Genuíno militante da escuta e do arquivo do vinil, Edu Pampani é uma espécie de guardião do formato, por meio de iniciativas como a Discoteca Pública, gigantesco acervo para as bolachonas na capital mineira. “É bacana saber destes números, destas vendagens”, reconhece ele. “Mas temos de lembrar que eles dizem dos discos que são comprados pelos lojistas, e não que chegam às mãos dos clientes, o que torna as coisas diferentes”.

Como que para afirmar a potência do vinil hoje, ele lembra o fato de esses números não computarem a venda de discos usados (o que aumentaria substancialmente os índices) já que “colecionador que é colecionador quer o original”, ressalta, lembrando que a indústria hoje investe em novas edições, geralmente de discos clássicos.

“É a maior demanda hoje em dia, inclusive nos sebos. A molecada, que ‘herdou’ a coisa de escutar vinil dos familiares mais velhos, corre atrás é de Beatles, Led Zeppelin, Pink Floyd”, exemplifica ele.

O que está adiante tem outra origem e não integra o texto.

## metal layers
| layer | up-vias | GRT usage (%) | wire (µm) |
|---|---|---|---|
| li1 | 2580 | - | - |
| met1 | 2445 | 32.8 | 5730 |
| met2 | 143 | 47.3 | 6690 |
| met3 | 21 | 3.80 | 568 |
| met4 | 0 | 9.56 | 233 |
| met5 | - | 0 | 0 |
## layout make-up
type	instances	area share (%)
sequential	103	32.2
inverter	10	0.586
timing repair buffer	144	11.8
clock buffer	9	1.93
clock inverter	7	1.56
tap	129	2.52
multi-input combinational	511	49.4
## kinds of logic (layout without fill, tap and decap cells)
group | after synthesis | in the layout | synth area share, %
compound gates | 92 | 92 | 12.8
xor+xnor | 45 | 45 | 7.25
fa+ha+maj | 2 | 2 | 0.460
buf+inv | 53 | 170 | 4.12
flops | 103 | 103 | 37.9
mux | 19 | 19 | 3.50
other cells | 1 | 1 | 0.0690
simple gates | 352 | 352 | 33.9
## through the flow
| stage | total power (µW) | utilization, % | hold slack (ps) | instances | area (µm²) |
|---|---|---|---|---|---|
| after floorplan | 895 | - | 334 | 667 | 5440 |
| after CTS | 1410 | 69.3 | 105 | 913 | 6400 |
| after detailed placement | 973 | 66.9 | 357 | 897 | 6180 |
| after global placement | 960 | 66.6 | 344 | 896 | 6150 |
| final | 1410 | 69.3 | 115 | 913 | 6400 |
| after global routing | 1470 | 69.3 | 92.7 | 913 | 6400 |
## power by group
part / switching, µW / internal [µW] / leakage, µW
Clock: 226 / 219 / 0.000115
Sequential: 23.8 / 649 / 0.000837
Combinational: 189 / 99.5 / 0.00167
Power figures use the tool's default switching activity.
--- src/rtl/interrupt_controller.sv ---
// interrupt_controller
//
// Collects eight asynchronous device interrupt lines, latches their rising edges into pending
// bits, applies a software mask and presents a single request plus a stable vector to the
// microcode sequencer.
//
// Ports:
//   clk                  system clock, rising edge
//   arst                 asynchronous active-high reset
//   irq_in[7:0]          device interrupt lines (asynchronous, rising-edge triggered)
//   z_bus[7:0]           write data for mask and vector-base registers
//   ctrl_irq_masks_wrt   active-low mask write strobe (irq_masks <= z_bus)
//   ctrl_int_vector_wrt  active-low vector-base write strobe (vector_base <= z_bus[7:4])
//   ctrl_int_ack         acknowledge the highest-priority unmasked pending line
//   ctrl_clear_all_ints  clear every pending bit
//   int_pending          any unmasked pending line
//   int_vector[7:0]      {vector_base, active_index, 1'b0}
//   irq_masks[7:0]       mask register, 1 = enabled
//   irq_status[7:0]      raw pending bits before masking
module interrupt_controller (
   input  logic       clk,
   input  logic       arst,
   input  logic [7:0] irq_in,
   input  logic [7:0] z_bus,
   input  logic       ctrl_irq_masks_wrt,
   input  logic       ctrl_int_vector_wrt,
   input  logic       ctrl_int_ack,
   input  logic       ctrl_clear_all_ints,
   output logic       int_pending,
   output logic [7:0] int_vector,
   output logic [7:0] irq_masks,
   output logic [7:0] irq_status
);

   logic [7:0] s1_q;
   logic [7:0] s2_q;
   logic [7:0] prev_q;
   logic [7:0] pending_q;
   logic [7:0] pending_d;
   logic [7:0] masks_q;
   logic [3:0] vector_base_q;
   logic [2:0] active_index_q;

   logic [7:0] edge_det;
   logic [7:0] masked;
   logic [2:0] sel_index;
   logic       sel_valid;
   logic       ack_take;

   assign edge_det = s2_q & ~prev_q;
   assign masked   = pending_q & masks_q;
   assign ack_take = ctrl_int_ack & sel_valid;

   // Lowest index wins; scanning downward leaves the lowest set bit as the final assignment.
   always_comb begin
      sel_index = 3'd0;
      sel_valid = 1'b0;
      for (int i = 7; i >= 0; i--) begin
         if (masked[i]) begin
            sel_index = 3'(i);
            sel_valid = 1'b1;
         end
      end
   end

   // Per-bit precedence: clear-all, then a new edge, then the ack clear.
   always_comb begin
      pending_d = pending_q;
      if (ack_take) begin
         pending_d[sel_index] = 1'b0;
      end
      pending_d = pending_d | edge_det;
      if (ctrl_clear_all_ints) begin
         pending_d = 8'h00;
      end
   end

   always_ff @(posedge clk or posedge arst) begin
      if (arst) begin
         s1_q           <= 8'h00;
         s2_q           <= 8'h00;
         prev_q         <= 8'h00;
         pending_q      <= 8'h00;
         masks_q        <= 8'h00;
         vector_base_q  <= 4'h0;
         active_index_q <= 3'd0;
      end else begin
         s1_q      <= irq_in;
         s2_q      <= s1_q;
         prev_q    <= s2_q;
         pending_q <= pending_d;
         if (!ctrl_irq_masks_wrt) begin
            masks_q <= z_bus;
         end
         if (!ctrl_int_vector_wrt) begin
            vector_base_q <= z_bus[7:4];
         end
         if (ack_take) begin
            active_index_q <= sel_index;
         end
      end
   end

   assign int_pending = |masked;
   assign int_vector  = {vector_base_q, active_index_q, 1'b0};
   assign irq_masks   = masks_q;
   assign irq_status  = pending_q;

endmodule
===== config.mk =====
export PLATFORM = sky130hd
export DESIGN_NAME = fetch_stage
export DESIGN_NICKNAME = d
export VERILOG_FILES = /design/src/rtl/fetch_stage.sv
export SDC_FILE = /design/constraint.sdc
export NUM_CORES = 1
export LEC_CHECK = 0
export ABC_AREA = 0
export BUFFER_PORTS_ARGS = -buffer_cell sky130_fd_sc_hd__buf_2
export CORE_AREA = 4 4 145 147
export CTS_CLUSTER_SIZE = 24
export DETAILED_ROUTE_END_ITERATION = 12
export DIE_AREA = 0 0 149 151
export PLACE_DENSITY_LB_ADDON = 0.1
export SYNTH_ARGS = -nofsm -noshare
export SYNTH_HDL_FRONTEND = slang
export SYNTH_SLANG_ARGS = --single-unit

===== constraint.sdc =====
create_clock -name clk -period 5.4 [get_ports clk]
set_input_delay 1.08 -clock clk [delete_from_list [all_inputs] [get_ports clk]]
set_output_delay 1.08 -clock clk [all_outputs]
set_load 0.01 [all_outputs]

===== src/rtl/fetch_stage.sv =====
// IF stage and IF/ID pipeline register: owns the PC, issues instruction-memory
// reads, buffers a returned instruction while the pipeline is stalled, and
// discards a read that is still in flight when EX redirects the fetch.
module fetch_stage #(
    parameter logic [31:0] RESET_PC  = 32'h0000_0060,
    parameter logic [31:0] NOP_INSTR = 32'h0000_0013
) (
    input  logic        clk,
    input  logic        rst,
    input  logic        hz_stall,
    input  logic        pipe_stall,
    input  logic        flush,
    input  logic [31:0] flush_target,
    output logic        imem_read,
    output logic [31:0] imem_address,
    input  logic        imem_resp,
    input  logic [31:0] imem_rdata,
    output logic [31:0] if_id_pc,
    output logic [31:0] if_id_instr,
    output logic        if_id_valid
);

    typedef enum logic [1:0] {
        FETCH = 2'd0,
        HOLD  = 2'd1,
        DROP  = 2'd2
    } state_t;

    state_t      state_q;
    logic [31:0] pc_q;
    logic [31:0] stale_pc_q;
    logic [31:0] buf_pc_q;
    logic [31:0] buf_instr_q;
    logic [31:0] if_id_pc_q;
    logic [31:0] if_id_instr_q;
    logic        if_id_valid_q;
    logic        read_q;

    logic        advance;
    logic        resp;
    logic [31:0] pc_plus4;
    logic [31:0] target_aligned;

    assign advance        = !hz_stall && !pipe_stall;
    // A response only counts while a request is actually being presented.
    assign resp           = imem_resp && read_q;
    assign pc_plus4       = pc_q + 32'd4;
    assign target_aligned = flush_target & ~32'h3;

    // While draining a stale read the address must stay on the old PC.
    assign imem_address = (state_q == DROP) ? stale_pc_q : pc_q;
    assign imem_read    = read_q;
    assign if_id_pc     = if_id_pc_q;
    assign if_id_instr  = if_id_instr_q;
    assign if_id_valid  = if_id_valid_q;

    // Fetch FSM, PC, stall buffer and IF/ID register.
    always_ff @(posedge clk) begin
        if (!rst) begin
            state_q       <= FETCH;
            pc_q          <= RESET_PC;
            stale_pc_q    <= '0;
            buf_pc_q      <= '0;
            buf_instr_q   <= '0;
            if_id_pc_q    <= '0;
            if_id_instr_q <= NOP_INSTR;
            if_id_valid_q <= 1'b0;
            read_q        <= 1'b0;
        end else begin
            // Request is asserted in every state except HOLD; HOLD paths override.
            read_q <= 1'b1;
            if (flush) begin
                if_id_pc_q    <= '0;
                if_id_instr_q <= NOP_INSTR;
                if_id_valid_q <= 1'b0;
                pc_q          <= target_aligned;
                case (state_q)
                    FETCH: begin
                        // Only a request actually on the bus needs draining.
                        if (read_q && !resp) begin
                            stale_pc_q <= pc_q;
                            state_q    <= DROP;
                        end
                    end
                    HOLD:    state_q <= FETCH;
                    DROP:    if (resp) state_q <= FETCH;
                    default: state_q <= FETCH;
                endcase
            end else begin
                case (state_q)
                    FETCH: begin
                        if (resp) begin
                            if (advance) begin
                                if_id_pc_q    <= pc_q;
                                if_id_instr_q <= imem_rdata;
                                if_id_valid_q <= 1'b1;
                                pc_q          <= pc_plus4;
                            end else begin
                                buf_pc_q    <= pc_q;
                                buf_instr_q <= imem_rdata;
                                state_q     <= HOLD;
                                read_q      <= 1'b0;
                            end
                        end else if (advance) begin
                            if_id_pc_q    <= pc_q;
                            if_id_instr_q <= NOP_INSTR;
                            if_id_valid_q <= 1'b0;
                        end
                    end
                    HOLD: begin
                        if (advance) begin
                            if_id_pc_q    <= buf_pc_q;
                            if_id_instr_q <= buf_instr_q;
                            if_id_valid_q <= 1'b1;
                            pc_q          <= pc_plus4;
                            state_q       <= FETCH;
                        end else begin
                            read_q <= 1'b0;
                        end
                    end
                    DROP: begin
                        if (resp) state_q <= FETCH;
                        if (advance) begin
                            if_id_pc_q    <= pc_q;
                            if_id_instr_q <= NOP_INSTR;
                            if_id_valid_q <= 1'b0;
                        end
                    end
                    default: state_q <= FETCH;
                endcase
            end
        end
    end

endmodule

Outro aspecto percebido por Pampani é um possível trajeto do ouvinte de hoje em dia – nem sempre de anulação entre os suportes, e sim de complementaridade. “Spotify, Deezer, GooglePlay, todas essas plataforma digitais de música parecem acabar levando o ouvinte para o vinil. Porque as pessoas escutam as coisas primeiramente por ali, e o que gostam realmente querem ter em formato físico”. (Thiago Pereira)

 

Lançamentos em vinil para 2017

Clube da Esquina.

Ainda em janeiro, a Polysom relança “Clube da Esquina” (1972) e “Clube da Esquina 2” (1978)

Afro-Sambas.

Nos 50 anos do clássico de Baden e Vinicius de Moraes, a Polysom já começou a vender os LPs, a serem entregues a partir de 31 de março.

Beck.

Depois de relançar os discos “Odelay” (1996), “Sea Change” (2002) e “Guero” (2005), a Universal Music vai reeditar em vinil os álbuns “Midnight Vultures” (1999), “The Information” (2006) e “Modern Guilt”

Black Mirror.

O lançamento mais surpreendente em LP é a trilha dos episódios da série, mais especificamente “San Junipero”, com músicas de Geoff Barrow e Ben Salisbury.